» Record excerpts
From an optimization exercise on the open Yosys and OpenROAD flow, aimed at small area; shortcuts taken in it are not production practice. For this run, only the layout was checked, not whether the RTL still works. No activity file was given, so power comes from the tool's default toggle rates.

==> design/flow/design.v <==
package pcs_line_pkg;
	localparam int PAYLOAD_W = 64;
	localparam logic [1:0] SYNC_DATA = 2'b01;
	localparam logic [1:0] SYNC_CTRL = 2'b10;
	localparam logic [6:0] CODE_IDLE  = 7'h00;
	localparam logic [6:0] CODE_ERROR = 7'h1E;
	typedef enum logic [7:0] {
		BT_IDLE   = 8'h1E,
		BT_START0 = 8'h78,
		BT_START4 = 8'h33,
		BT_TERM0  = 8'h87,
		BT_TERM1  = 8'h99,
		BT_TERM2  = 8'hAA,
		BT_TERM3  = 8'hB4,
		BT_TERM4  = 8'hCC,
		BT_TERM5  = 8'hD2,
		BT_TERM6  = 8'hE1,
		BT_TERM7  = 8'hFF
	} block_type_e;
	typedef struct packed {
		logic [1:0]           sync;
		logic [PAYLOAD_W-1:0] payload;
	} pcs_block_t;
	localparam pcs_block_t BLOCK_IDLE = {SYNC_CTRL, 56'h0, BT_IDLE};
	localparam logic [PAYLOAD_W-1:0] BLOCK_ERR_P = {{8{CODE_ERROR}}, BT_IDLE};
	localparam int LOCK_GOOD_CNT = 64;
	localparam int LOCK_BAD_CNT  = 16;
	localparam int LOCK_WIN      = 64;
	localparam int LOCK_GOOD_W   = $clog2(LOCK_GOOD_CNT);
	localparam int LOCK_BAD_W    = $clog2(LOCK_BAD_CNT);
	localparam int LOCK_WIN_W    = $clog2(LOCK_WIN);
	localparam int SCR_W   = 58;
	localparam int SCR_TAP = 39;
endpackage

» Task item
After locating the line with "typedef enum logic" in the material above, return it and each line after it exactly, ending at the line with "localparam int SCR_TAP = 39;".

» Response to the exercise
	typedef enum logic [7:0] {
		BT_IDLE   = 8'h1E,
		BT_START0 = 8'h78,
		BT_START4 = 8'h33,
		BT_TERM0  = 8'h87,
		BT_TERM1  = 8'h99,
		BT_TERM2  = 8'hAA,
		BT_TERM3  = 8'hB4,
		BT_TERM4  = 8'hCC,
		BT_TERM5  = 8'hD2,
		BT_TERM6  = 8'hE1,
		BT_TERM7  = 8'hFF
	} block_type_e;
	typedef struct packed {
		logic [1:0]           sync;
		logic [PAYLOAD_W-1:0] payload;
	} pcs_block_t;
	localparam pcs_block_t BLOCK_IDLE = {SYNC_CTRL, 56'h0, BT_IDLE};
	localparam logic [PAYLOAD_W-1:0] BLOCK_ERR_P = {{8{CODE_ERROR}}, BT_IDLE};
	localparam int LOCK_GOOD_CNT = 64;
	localparam int LOCK_BAD_CNT  = 16;
	localparam int LOCK_WIN      = 64;
	localparam int LOCK_GOOD_W   = $clog2(LOCK_GOOD_CNT);
	localparam int LOCK_BAD_W    = $clog2(LOCK_BAD_CNT);
	localparam int LOCK_WIN_W    = $clog2(LOCK_WIN);
	localparam int SCR_W   = 58;
	localparam int SCR_TAP = 39;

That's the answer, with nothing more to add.